Jewish Leaders Launch Anti-Abortion Campaign

| by Jill Stanek

Next week's Torah reading will begin the book of Exodus.

In conjunction with the treasured story in Exodus 1 of the brave Hebrew midwives who saved babies rather than killed them as ordered by Pharaoh, Israel's chief rabbis are launching a campaign against Jewish self-extermination: abortion.

The Jewish pro-life group Efrat estimates 50k Israeli children are killed by abortion annually, 30k of which are illegal.

The rabbis say this plays into the enemy's hands, according to the Jerusalem Post on December 29:

Chief Ashkenazi Rabbi Metzger told The Jerusalem Post that it was important to encourage fertility and discourage abortions, in part, to fight a demographic war. "I am sorry to say that our enemies are multiplying," said Metzger....

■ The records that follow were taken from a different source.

$ cat config.mk
export PLATFORM = sky130hd
export DESIGN_NAME = round_robin_task_run_list_flat
export DESIGN_NICKNAME = d
export VERILOG_FILES = /design/src/design/rrtl_pkg.sv /design/src/design/rrtl_in_if.sv /design/src/design/rrtl_out_if.sv /design/src/design/rrtl_cell.sv /design/src/design/rrtl_ctrl.sv /design/src/design/round_robin_task_run_list.sv /design/src/flat_wrapper.sv
export SDC_FILE = /design/constraint.sdc
export NUM_CORES = 1
export LEC_CHECK = 0
export ABC_AREA = 1
export BUFFER_PORTS_ARGS = -buffer_cell sky130_fd_sc_hd__buf_2
export CAP_MARGIN = 10
export CORE_MARGIN = 4
export CORE_UTILIZATION = 45
export CTS_BUF_LIST = sky130_fd_sc_hd__clkbuf_8
export DETAILED_ROUTE_END_ITERATION = 10
export HOLD_SLACK_MARGIN = 0.02
export PLACE_DENSITY_LB_ADDON = 0.25
export SLEW_MARGIN = 10
export SYNTH_ARGS = -nofsm -noshare
export SYNTH_HDL_FRONTEND = slang
export SYNTH_HIERARCHICAL = 1
export SYNTH_SLANG_ARGS = --single-unit
$ cat constraint.sdc
create_clock -name clk_i -period 9.6 [get_ports clk_i]
set_input_delay 1.92 -clock clk_i [delete_from_list [all_inputs] [get_ports clk_i]]
set_output_delay 1.92 -clock clk_i [all_outputs]
set_load 0.03 [all_outputs]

Rabbis have a role in encouraging their communities to have children and to discourage abortions. It is the best weapon against our enemies," Metzger said....

Furthermore, abortion delays redemption, according to the rabbis:

Reference made in the rabbis' letter to the connection between abortions and the final redemption is based on the Babylonian Talmud in Tractate Niddah which states that each baby that is born brings the redemption closer. "The redemption does not take place until all the souls are brought out of their storing place," states the Talmud.

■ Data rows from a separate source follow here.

$ cat config.mk
export PLATFORM = sky130hd
export DESIGN_NAME = differential_drive_mixer
export DESIGN_NICKNAME = d
export VERILOG_FILES = /design/src/ddm_pkg.sv /design/src/ddm_div.sv /design/src/differential_drive_mixer.sv
export SDC_FILE = /design/constraint.sdc
export NUM_CORES = 1
export LEC_CHECK = 0
export CELL_PAD_IN_SITES_DETAIL_PLACEMENT = 0
export CELL_PAD_IN_SITES_GLOBAL_PLACEMENT = 1
export CORE_UTILIZATION = 55
export CTS_BUF_LIST = sky130_fd_sc_hd__clkbuf_4 sky130_fd_sc_hd__clkbuf_8 sky130_fd_sc_hd__clkbuf_16
export CTS_CLUSTER_SIZE = 14
export DETAILED_ROUTE_END_ITERATION = 8
export DONT_BUFFER_PORTS = 1
export PLACE_DENSITY_LB_ADDON = 0.1
export SYNTH_ARGS = -nofsm -noshare
export SYNTH_HDL_FRONTEND = slang
export SYNTH_HIERARCHICAL = 1
export SYNTH_SLANG_ARGS = --single-unit
$ cat constraint.sdc
create_clock -name clk -period 13.7 [get_ports clk]
set_input_delay 0.685 -clock clk [delete_from_list [all_inputs] [get_ports clk]]
set_output_delay 0.685 -clock clk [all_outputs]
set_load 0.05 [all_outputs]
$ cat src/ddm_pkg.sv
// shared types and constants for the differential drive mixer
// no dependencies; imported by ddm_div, differential_drive_mixer and the testbench
package ddm_pkg;

	localparam int CMD_W     = 16;
	localparam int DRV_W     = 9;
	localparam int S_TDATA_W = 32;
	localparam int M_TDATA_W = 24;

	// data that rides alongside the quotient through the divider
	typedef struct packed {
		logic             byp;    // magnitude within limit, pass raw sums through
		logic             neg_l;
		logic             neg_r;
		logic [DRV_W-1:0] raw_l;
		logic [DRV_W-1:0] raw_r;
	} side_t;

endpackage

$ cat src/ddm_div.sv
// pipelined restoring divider, one quotient bit per stage, two lanes sharing a divisor
// depends on ddm_pkg
module ddm_div import ddm_pkg::*; #(
	parameter int LIMIT = 255
) (
	input  logic                                   clk,
	input  logic                                   arst_n,
	input  logic                                   in_valid,
	output logic                                   in_ready,
	input  logic [2*$clog2(LIMIT+1):0]             in_num_l,
	input  logic [2*$clog2(LIMIT+1):0]             in_num_r,
	input  logic [$clog2(LIMIT+1):0]               in_den,
	input  side_t                                  in_side,
	output logic                                   out_valid,
	input  logic                                   out_ready,
	output logic [$clog2(LIMIT+1)-1:0]             out_quo_l,
	output logic [$clog2(LIMIT+1)-1:0]             out_quo_r,
	output side_t                                  out_side
);

	localparam int QW = $clog2(LIMIT + 1);
	localparam int DW = QW + 1;
	localparam int NW = QW + DW;

	logic          vld_s  [1:QW];
	logic          rdy    [1:QW];
	logic [DW-1:0] rem_l_s[1:QW];
	logic [DW-1:0] rem_r_s[1:QW];
	logic [QW-1:0] lo_l_s [1:QW];
	logic [QW-1:0] lo_r_s [1:QW];
	logic [QW-1:0] q_l_s  [1:QW];
	logic [QW-1:0] q_r_s  [1:QW];
	logic [DW-1:0] den_s  [1:QW];
	side_t         side_s [1:QW];

	for (genvar k = 0; k < QW; k++) begin : g_step
		logic          cur_vld;
		logic [DW-1:0] cur_rem_l, cur_rem_r, cur_den;
		logic [QW-1:0] cur_lo_l, cur_lo_r, cur_q_l, cur_q_r;
		side_t         cur_side;
		logic [DW:0]   t_l, t_r;
		logic          ge_l, ge_r;

		if (k == 0) begin : g_in
			assign cur_vld   = in_valid;
			assign cur_rem_l = in_num_l[NW-1:QW];
			assign cur_rem_r = in_num_r[NW-1:QW];
			assign cur_lo_l  = in_num_l[QW-1:0];
			assign cur_lo_r  = in_num_r[QW-1:0];
			assign cur_q_l   = '0;
			assign cur_q_r   = '0;
			assign cur_den   = in_den;
			assign cur_side  = in_side;
		end else begin : g_mid
			assign cur_vld   = vld_s[k];
			assign cur_rem_l = rem_l_s[k];
			assign cur_rem_r = rem_r_s[k];
			assign cur_lo_l  = lo_l_s[k];
			assign cur_lo_r  = lo_r_s[k];
			assign cur_q_l   = q_l_s[k];
			assign cur_q_r   = q_r_s[k];
			assign cur_den   = den_s[k];
			assign cur_side  = side_s[k];
		end

		if (k == QW - 1) begin : g_rdy_last
			assign rdy[k+1] = !vld_s[k+1] || out_ready;
		end else begin : g_rdy_mid
			assign rdy[k+1] = !vld_s[k+1] || rdy[k+2];
		end

		// bring down the next numerator bit and try the subtract
		assign t_l  = {cur_rem_l, cur_lo_l[QW-1]};
		assign t_r  = {cur_rem_r, cur_lo_r[QW-1]};
		assign ge_l = t_l >= {1'b0, cur_den};
		assign ge_r = t_r >= {1'b0, cur_den};

		always_ff @(posedge clk or negedge arst_n) begin
			if (!arst_n) begin
				vld_s[k+1] <= 1'b0;
			end else if (rdy[k+1]) begin
				vld_s[k+1] <= cur_vld;
			end
		end

		always_ff @(posedge clk) begin
			if (cur_vld && rdy[k+1]) begin
				rem_l_s[k+1] <= ge_l ? DW'(t_l - {1'b0, cur_den}) : DW'(t_l);
				rem_r_s[k+1] <= ge_r ? DW'(t_r - {1'b0, cur_den}) : DW'(t_r);
				lo_l_s[k+1]  <= cur_lo_l << 1;
				lo_r_s[k+1]  <= cur_lo_r << 1;
				q_l_s[k+1]   <= QW'({cur_q_l, ge_l});
				q_r_s[k+1]   <= QW'({cur_q_r, ge_r});
				den_s[k+1]   <= cur_den;
				side_s[k+1]  <= cur_side;
			end
		end
	end

	assign in_ready  = rdy[1];
	assign out_valid = vld_s[QW];
	assign out_quo_l = q_l_s[QW];
	assign out_quo_r = q_r_s[QW];
	assign out_side  = side_s[QW];

	// a scaled result never leaves a remainder as large as the divisor
	a_rem_below_den: assert property (@(posedge clk) disable iff (!arst_n)
		(vld_s[QW] && !side_s[QW].byp) |->
			(rem_l_s[QW] < den_s[QW]) && (rem_r_s[QW] < den_s[QW]))
		else $error("divider remainder not below divisor");

	a_quo_in_limit: assert property (@(posedge clk) disable iff (!arst_n)
		(vld_s[QW] && !side_s[QW].byp) |->
			(q_l_s[QW] <= QW'(LIMIT)) && (q_r_s[QW] <= QW'(LIMIT)))
		else $error("scaled drive exceeds limit");

endmodule

$ cat src/differential_drive_mixer.sv
// differential drive mixer, pipelined from input transaction to output valid through
// clamp/mix, magnitude/max, constant multiply, one divider stage per quotient bit,
// then the output register. Stages stall independently so bubbles fill.
// throughput is one transaction per cycle when the output is not back-pressured.
// reset clears only the valid bits; no item state survives between transactions.
module differential_drive_mixer import ddm_pkg::*; #(
	parameter int OUTPUT_LIMIT = 255
) (
	input  logic                 clk,
	input  logic                 arst_n,
	input  logic                 s_tvalid,
	output logic                 s_tready,
	input  logic [S_TDATA_W-1:0] s_tdata,  // velocity_cmd[15:0], turn_cmd[31:16]
	output logic                 m_tvalid,
	input  logic                 m_tready,
	output logic [M_TDATA_W-1:0] m_tdata   // left_drive[8:0], right_drive[17:9], zeros
);

	localparam int LW = $clog2(OUTPUT_LIMIT + 1);
	localparam int SW = LW + 1;
	localparam int XW = SW + 1;
	localparam int NW = SW + LW;
	localparam logic signed [CMD_W-1:0] LIM_P = CMD_W'(OUTPUT_LIMIT);
	localparam logic signed [CMD_W-1:0] LIM_N = -LIM_P;
	localparam logic signed [DRV_W:0]   LIM_D = (DRV_W+1)'(OUTPUT_LIMIT);

	logic v_s1, v_s2, v_s3;
	logic rdy1, rdy2, rdy3;
	logic div_in_ready, div_out_valid, div_out_ready;

	// stage 1: clamp and mix
	logic signed [CMD_W-1:0] vel_in, trn_in, vel_c, trn_c;
	logic signed [CMD_W:0]   lsum, rsum;
	logic signed [XW-1:0]    left_s1, right_s1;

	assign vel_in = s_tdata[CMD_W-1:0];
	assign trn_in = s_tdata[2*CMD_W-1:CMD_W];
	assign vel_c  = (vel_in > LIM_P) ? LIM_P : ((vel_in < LIM_N) ? LIM_N : vel_in);
	assign trn_c  = (trn_in > LIM_P) ? LIM_P : ((trn_in < LIM_N) ? LIM_N : trn_in);
	assign lsum   = (CMD_W+1)'(vel_c) - (CMD_W+1)'(trn_c);
	assign rsum   = (CMD_W+1)'(vel_c) + (CMD_W+1)'(trn_c);

	// stage 2: magnitudes and their max
	logic signed [XW-1:0] abs_l, abs_r;
	logic [SW-1:0]        mag_l, mag_r, mag_max;
	logic [SW-1:0]        mag_l_s2, mag_r_s2, den_s2;
	side_t                side_s2;

	assign abs_l   = left_s1[XW-1] ? -left_s1 : left_s1;
	assign abs_r   = right_s1[XW-1] ? -right_s1 : right_s1;
	assign mag_l   = abs_l[SW-1:0];
	assign mag_r   = abs_r[SW-1:0];
	assign mag_max = (mag_l > mag_r) ? mag_l : mag_r;

	// stage 3: numerators scaled by the limit
	logic [NW-1:0] num_l_s3, num_r_s3;
	logic [SW-1:0] den_s3;
	side_t         side_s3;

	assign rdy1     = !v_s1 || rdy2;
	assign rdy2     = !v_s2 || rdy3;
	assign rdy3     = !v_s3 || div_in_ready;
	assign s_tready = rdy1;

	always_ff @(posedge clk or negedge arst_n) begin
		if (!arst_n) begin
			v_s1 <= 1'b0;
			v_s2 <= 1'b0;
			v_s3 <= 1'b0;
		end else begin
			if (rdy1) v_s1 <= s_tvalid;
			if (rdy2) v_s2 <= v_s1;
			if (rdy3) v_s3 <= v_s2;
		end
	end

	always_ff @(posedge clk) begin
		if (s_tvalid && rdy1) begin
			left_s1  <= lsum[XW-1:0];
			right_s1 <= rsum[XW-1:0];
		end
		if (v_s1 && rdy2) begin
			mag_l_s2      <= mag_l;
			mag_r_s2      <= mag_r;
			den_s2        <= mag_max;
			side_s2.byp   <= mag_max <= SW'(OUTPUT_LIMIT);
			side_s2.neg_l <= left_s1[XW-1];
			side_s2.neg_r <= right_s1[XW-1];
			side_s2.raw_l <= DRV_W'(left_s1);
			side_s2.raw_r <= DRV_W'(right_s1);
		end
		if (v_s2 && rdy3) begin
			num_l_s3 <= NW'(mag_l_s2) * NW'(OUTPUT_LIMIT);
			num_r_s3 <= NW'(mag_r_s2) * NW'(OUTPUT_LIMIT);
			den_s3   <= den_s2;
			side_s3  <= side_s2;
		end
	end

	logic [LW-1:0] quo_l, quo_r;
	side_t         side_d;

	ddm_div #(
		.LIMIT(OUTPUT_LIMIT)
	) u_div (
		.clk      (clk),
		.arst_n   (arst_n),
		.in_valid (v_s3),
		.in_ready (div_in_ready),
		.in_num_l (num_l_s3),
		.in_num_r (num_r_s3),
		.in_den   (den_s3),
		.in_side  (side_s3),
		.out_valid(div_out_valid),
		.out_ready(div_out_ready),
		.out_quo_l(quo_l),
		.out_quo_r(quo_r),
		.out_side (side_d)
	);

	// output register: sign back on, pick scaled or raw
	logic signed [LW:0]    qs_l, qs_r;
	logic [DRV_W-1:0]      drv_l, drv_r;
	logic                  m_tvalid_q;
	logic [DRV_W-1:0]      left_q, right_q;

	assign qs_l  = side_d.neg_l ? -$signed({1'b0, quo_l}) : $signed({1'b0, quo_l});
	assign qs_r  = side_d.neg_r ? -$signed({1'b0, quo_r}) : $signed({1'b0, quo_r});
	assign drv_l = side_d.byp ? side_d.raw_l : DRV_W'(qs_l);
	assign drv_r = side_d.byp ? side_d.raw_r : DRV_W'(qs_r);

	assign div_out_ready = !m_tvalid_q || m_tready;

	always_ff @(posedge clk or negedge arst_n) begin
		if (!arst_n) begin
			m_tvalid_q <= 1'b0;
		end else if (div_out_ready) begin
			m_tvalid_q <= div_out_valid;
		end
	end

	always_ff @(posedge clk) begin
		if (div_out_valid && div_out_ready) begin
			left_q  <= drv_l;
			right_q <= drv_r;
		end
	end

	assign m_tvalid = m_tvalid_q;
	assign m_tdata  = {(M_TDATA_W - 2*DRV_W)'(0), right_q, left_q};

	// input only backs up when every stage is full behind a blocked output
	a_stall_only_when_full: assert property (@(posedge clk) disable iff (!arst_n)
		!s_tready |-> (m_tvalid && !m_tready && v_s1 && v_s2 && v_s3))
		else $error("input stalled with room in the pipeline");

	a_drive_in_limit: assert property (@(posedge clk) disable iff (!arst_n)
		m_tvalid |-> (OUTPUT_LIMIT > 255) ||
			(($signed({left_q[DRV_W-1], left_q}) <= LIM_D) &&
			 ($signed({left_q[DRV_W-1], left_q}) >= -LIM_D) &&
			 ($signed({right_q[DRV_W-1], right_q}) <= LIM_D) &&
			 ($signed({right_q[DRV_W-1], right_q}) >= -LIM_D)))
		else $error("wheel target outside output limit");

endmodule

After elaboration in Yosys (flattened, before gate mapping)
Memories as Yosys holds them, arrays and structs flattened.
Cells that the tools add are included.
- bits in registers: 162
- memory bits (writable): 624
- memories: 8
- memory list (memory ; depth ; bits a word ; rd ports ; clocked after Yosys merged registers in ; wr ports ; RTL line ; source):
    u_div.side_s ; 8 ; 21 ; 8 ; 0 ; 8 ; ddm_div.sv:34 ; side_t side_s [1:QW];
    u_div.den_s ; 8 ; 9 ; 7 ; 0 ; 8 ; ddm_div.sv:33 ; logic [DW-1:0] den_s [1:QW];
    u_div.rem_l_s ; 8 ; 9 ; 7 ; 0 ; 8 ; ddm_div.sv:27 ; logic [DW-1:0] rem_l_s[1:QW];
    u_div.rem_r_s ; 8 ; 9 ; 7 ; 0 ; 8 ; ddm_div.sv:28 ; logic [DW-1:0] rem_r_s[1:QW];
    u_div.q_l_s ; 8 ; 8 ; 8 ; 0 ; 8 ; ddm_div.sv:31 ; logic [QW-1:0] q_l_s [1:QW];
    u_div.q_r_s ; 8 ; 8 ; 8 ; 0 ; 8 ; ddm_div.sv:32 ; logic [QW-1:0] q_r_s [1:QW];
    2 more memories ; - ; - ; - ; - ; - ; - ;
- add/subtract/negate cells: 22
- multiply operators: 2
- magnitude comparators: 22
- multiplexer cells: 43
- reduce and logical (&&, ||, !) cells: 36
- operator list (operator ; count):
    $mux 9 ; 23
    $ge 10x9->1 ; 16
    $sub 9x9->9 ; 16
    $mux 10 ; 4
    $mul 9x8->17 const B ; 2
    $gt 16x9->1 const B ; 2
    $lt 16x9->1 const B ; 2
    $neg 8->9 ; 2
    $neg 9->9 ; 2
    $mux 1 ; 16
    $logic_and 1x1->1 ; 12
    $logic_not 1->1 ; 12
    $logic_or 1x1->1 ; 12
    $add 10x10->10 ; 1
    $sub 10x10->10 ; 1
    $gt 9x9->1 ; 1
    $le 9x8->1 const B ; 1

Longest topological paths before layout
Gate-level depths: netlist (run 1).
- word-level depth: 14
- gate-level depth with buffers: 16
- gate-level depth less buffers: 16

By module
Netlist (run 1), hierarchy kept.
- modules (own cells, without submodules) (module ; instances ; cells each ; area an instance (um^2)):
    ddm_div ; 1 ; 1531 ; 22512.8
    differential_drive_mixer ; 1 ; 885 ; 10176.0

Worst setup path after synthesis (run 1)
Ideal clock, no wire load.
- path kind: input to register
- start: in m_tready
- end: reg u_div/den_s[0][63] (netlist name)
- library setup time: 0.584 ns
- data arrival time: 5.580 ns
- data required time: 13.116 ns
- slack: 7.536 ns
- stages: 3
- buffers on the path: 0
- cells stage by stage: nand2b_1 -> nor2b_1 -> a21boi_0
- RTL lines (element ; RTL line ; source):
    from (decl) ; differential_drive_mixer.sv:15 ; input logic m_tready,

Final worst setup path (run 1)
- start: reg mag_l_s2[3]
- end: reg num_l_s3[16], data pin
- longest elaborated chain between the ends: 1
- RTL lines (element ; RTL line ; source):
    from (decl) ; differential_drive_mixer.sv:46 ; logic [SW-1:0] mag_l_s2, mag_r_s2, den_s2;
    from (signal assigned) ; differential_drive_mixer.sv:83 ; mag_l_s2 <= mag_l;
    $mul 9x8->17 ; differential_drive_mixer.sv:93 ; num_l_s3 <= NW'(mag_l_s2) * NW'(OUTPUT_LIMIT);
    to (signal assigned) ; differential_drive_mixer.sv:93 ;
    to (decl) ; differential_drive_mixer.sv:56 ; logic [NW-1:0] num_l_s3, num_r_s3;
No other way between the ends.
A chain may end at the register's enable or synchronous reset.

==> results.md, run 1 <==
* Fin crit period at 5.018 ns
* Final ANT Viol Nets at 0
* Outcome: complete, no violations
* RSZ-0062 raised after global routing: no
* Kind of critical path: reg2reg
* Slowest CP cell: fa_1
* Worst Hold Class: in2reg
* Syn-to-layout area delta at 10.30%
* Sequence of cells on the critical path: inv_1, fa_1, inv_1, fa_1, fa_1, inv_1, fa_1, inv_1, ha_1, o21a_1, o21a_1, and3_1, a211oi_1, o31ai_1, a21oi_1, xnor2_1
* # rows at 88
* Vias at 18010
* Number of antenna diodes at 0
* Most common cell in the netlist: edfxtp_1
* Fraction of layout cells with a size suffix above 1 at 9.774%
* Routed WL at 59210 microns
* Hold Path Origin: s_tvalid
* Num CTS Buffers at 68
* CP Max Fanout at 4
* Fin crit share at 36.62%
* R2r worst-path depth at 16
* Max H-tree Level at 3
* Top layer in use: met4
* Mapped cell area at 32690 sq um
* Wirelength per Cell at 17.99 microns
* Reg2Reg Setup Slack at 8.68 ns
* Wl on met1 at 26410 microns
* Warnings, synthesis at 6
* Slew headroom at 31.53%
* Max-cap violations at 0
* Synth Flop Type: edfxtp_1
* Initial core utilization at 56.12%
* Synth top area share at 57.51%
* Synth cell count leaders: edfxtp_1 (626), inv_1 (300), ha_1 (245)
* Top cells by area, synth: edfxtp_1 (58%), ha_1 (9.4%), fa_1 (5.3%)
* EDFF count, synth at 626
* Initial antenna violation count at 0
* Clk_skew at 0.02907 ns
* Number of library cell types mapped by synthesis at 81
* CTS Root Cell: clkbuf_16
* Met3 wire len at 1708 microns
* Cell taking the most area after synthesis: edfxtp_1
* DIE AREA at 60410 sq um
* First-pass GRT wire length at 96370 microns
* Setup TNS at 0 ns
* R2R Path End: num_l_s3[16]
* Nets at 2840
* Max incr delay on CP at 0.61 ns
* Max Transition Viols Final at 0
* Clock tree from TritonCTS: built
* WL met2 at 29200 microns
* # port buffers at 0
* Tightest Pin Transition at 1.025 ns
* Total grt overflow at 0
* Hold Path Depth at 1
* Worst Path Required at 14.05 ns
* Crit. End Element: flop
* Gr usage total at 20.46%
* Synth Area per Inst at 13.53 sq um
* Seq/Total Area, Yosys at 58.42%
* Crit path DAT at 5.37 ns
* Die Height at 245.8 microns
* Synth Instances at 2416
* Top Ports at 62
* RR Startpoint: mag_l_s2[3]
* Final Setup Violations at 0
* Post-synth ARST share at 1.881%
* Max clock buf depth at 3
* DR iter-0 viols at 817
* Largest net degree at the start of global routing at 65
* Core Area at 58250 sq um
* Drt pass-1 iters at 5
* Vias in the first global route at 18390
* Worst Hold End: v_s1
* Synth Register Bits at 638
* Clock Latency Late Sink at 0.61 ns
* Resized cells post-CTS at 0
* Final hold viol count at 0
* Fmax at 199.3 MHz
* Die W at 245.8 microns
* Detail-routed via count per cell at 5.471
* GP Congestion at 0.8236
* Drt drc at 0
* CP Launch Type: flop
* Clock Sinks at 638
* Hold Slack at 0.2025 ns
* Worst-path clk slew at 0.06 ns
* Dpl hpwl at 45000 microns
## timing repair
action                                  in CTS  in global routing
hold endpoints to repair                    12                  0
hold buffers                                 1                  0
setup buffers                                0                  0
endpoints found under the setup margin       0                  0
## kinds of logic (layout without fill, tap and decap cells)
logic type      count (synthesis)  count (layout)  share of synthesized area, %
xor+xnor                      117             117                         3.158
buf+inv                       335             441                         3.973
simple gates                  423             423                         6.614
mux                           104             104                         3.590
flops                         638             638                         58.42
fa+ha+maj                     332             332                         14.68
other cells                     1               6                       0.01147
compound gates                466             466                         9.554
## worst max-delay path, delay by kind of cell, from the launching register on
| family | cells | cell delay (ns) |
|---|---|---|
| simple gates | 1 | 0.18 |
| fa+ha+maj | 5 | 2.51 |
| xor+xnor | 1 | 0.10 |
| flops | 1 | 0.44 |
| compound gates | 5 | 1.25 |
| buf+inv | 4 | 0.30 |
## flip-flops by register name, indices dropped and copies added, names as in the netlist, 16 cells and up
| register | count |
|---|---|
| u_div/q_r_s | 36 |
| u_div/lo_r_s | 28 |
| u_div/rem_l_s | 63 |
| u_div/den_s | 63 |
| side_s3 | 19 |
| u_div/rem_r_s | 63 |
| u_div/side_s | 168 |
| side_s2 | 19 |
| num_r_s3 | 17 |
| u_div/q_l_s | 36 |
| num_l_s3 | 16 |
| u_div/lo_l_s | 28 |
## cell type report
cell class,count,area (sq um)
fillers,4455,22190
flip-flops and latches,638,19100
multi-input cells,1448,12350
clock buffers,83,1838
inverters,308,1156
well taps,765,957.2
clock inverters,41,589.3
repair buffers,9,70.07
## layout by cell type (no fill, tap or decap), drive strengths merged, types with 8 or more instances in the layout
master  synthesis  final
nand3          51     51
xor2           31     31
o21a           41     41
nor2          107    107
or3             8      8
nor3           37     37
xnor2          86     86
mux2           82     82
fa             86     86
nand2b         24     24
o21ai          83     83
nor4            9      9
inv           308    310
mux2i          22     22
a21boi         34     34
nand4          20     20
o31ai          34     34
o21bai         12     12
a21o           39     39
edfxtp        626    626
buf            11      8
nand2          76     76
o211ai         18     18
dfrtp          12     12
a211o          12     12
ha            245    245
and3           13     13
a21oi         126    126
and2           15     15
nor2b          30     30
bufinv          0     10
clkbuf         16     83
clkinv          0     27
## metal layers
metal  global-route usage, %  up-vias
li1                        -     8941
met1                   26.27     8712
met2                   35.24      252
met3                   3.034      104
met4                   7.307        0
met5                       0        -
## worst max path at each step
stage               slack, ns  depth (start not counted)                 end        start
floorplan                7.54                          3  u_div/den_s[0][63]     m_tready
global placement         8.77                         16        num_l_s3[16]  mag_l_s2[3]
detailed placement       8.68                         16        num_l_s3[16]  mag_l_s2[3]
CTS                      8.68                         16        num_l_s3[16]  mag_l_s2[4]
global route             8.41                         16        num_l_s3[16]  mag_l_s2[3]
finish                   8.68                         16        num_l_s3[16]  mag_l_s2[3]
## through the flow
stage	instances	setup slack, ns	utilization (%)	area (sq um)
2_1_floorplan	2421	7.536	-	32710
3_3_place_gp	3167	8.765	57.72	33620
3_5_place_dp	3167	8.678	57.72	33620
4_1_cts	3292	8.676	61.90	36050
5_1_grt	3292	8.407	61.90	36050
6_report	3292	8.682	61.90	36050
Power of run 1 is not shown: default switching activity piles up to over one toggle a cycle in this logic, so the estimate is an artifact.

Rabbis "are urged to devote their Shabbat sermon next week... to emphasizing the severe halachic prohibition against abortions," according to The Post. They are also urging the distribution of pro-life literature.

Of course, there is Jewish dissent, which in my mind is inexplicable given Jewish history, particularly 20th Century. But here goes:

Irit Rosenblum, head of New Family, an organization fighting to prevent religious influence in marital and birth issues, said the rabbinate's initiative constituted blatant intervention by men in women's decisions regarding their bodies.

"You have bunch of men, who do not allow women to participate in their gatherings, who are telling women what to do with their bodies," said Rosenblum. "Why are they interfering? Do they think a woman does not know how to decide on her own what she does with her body?"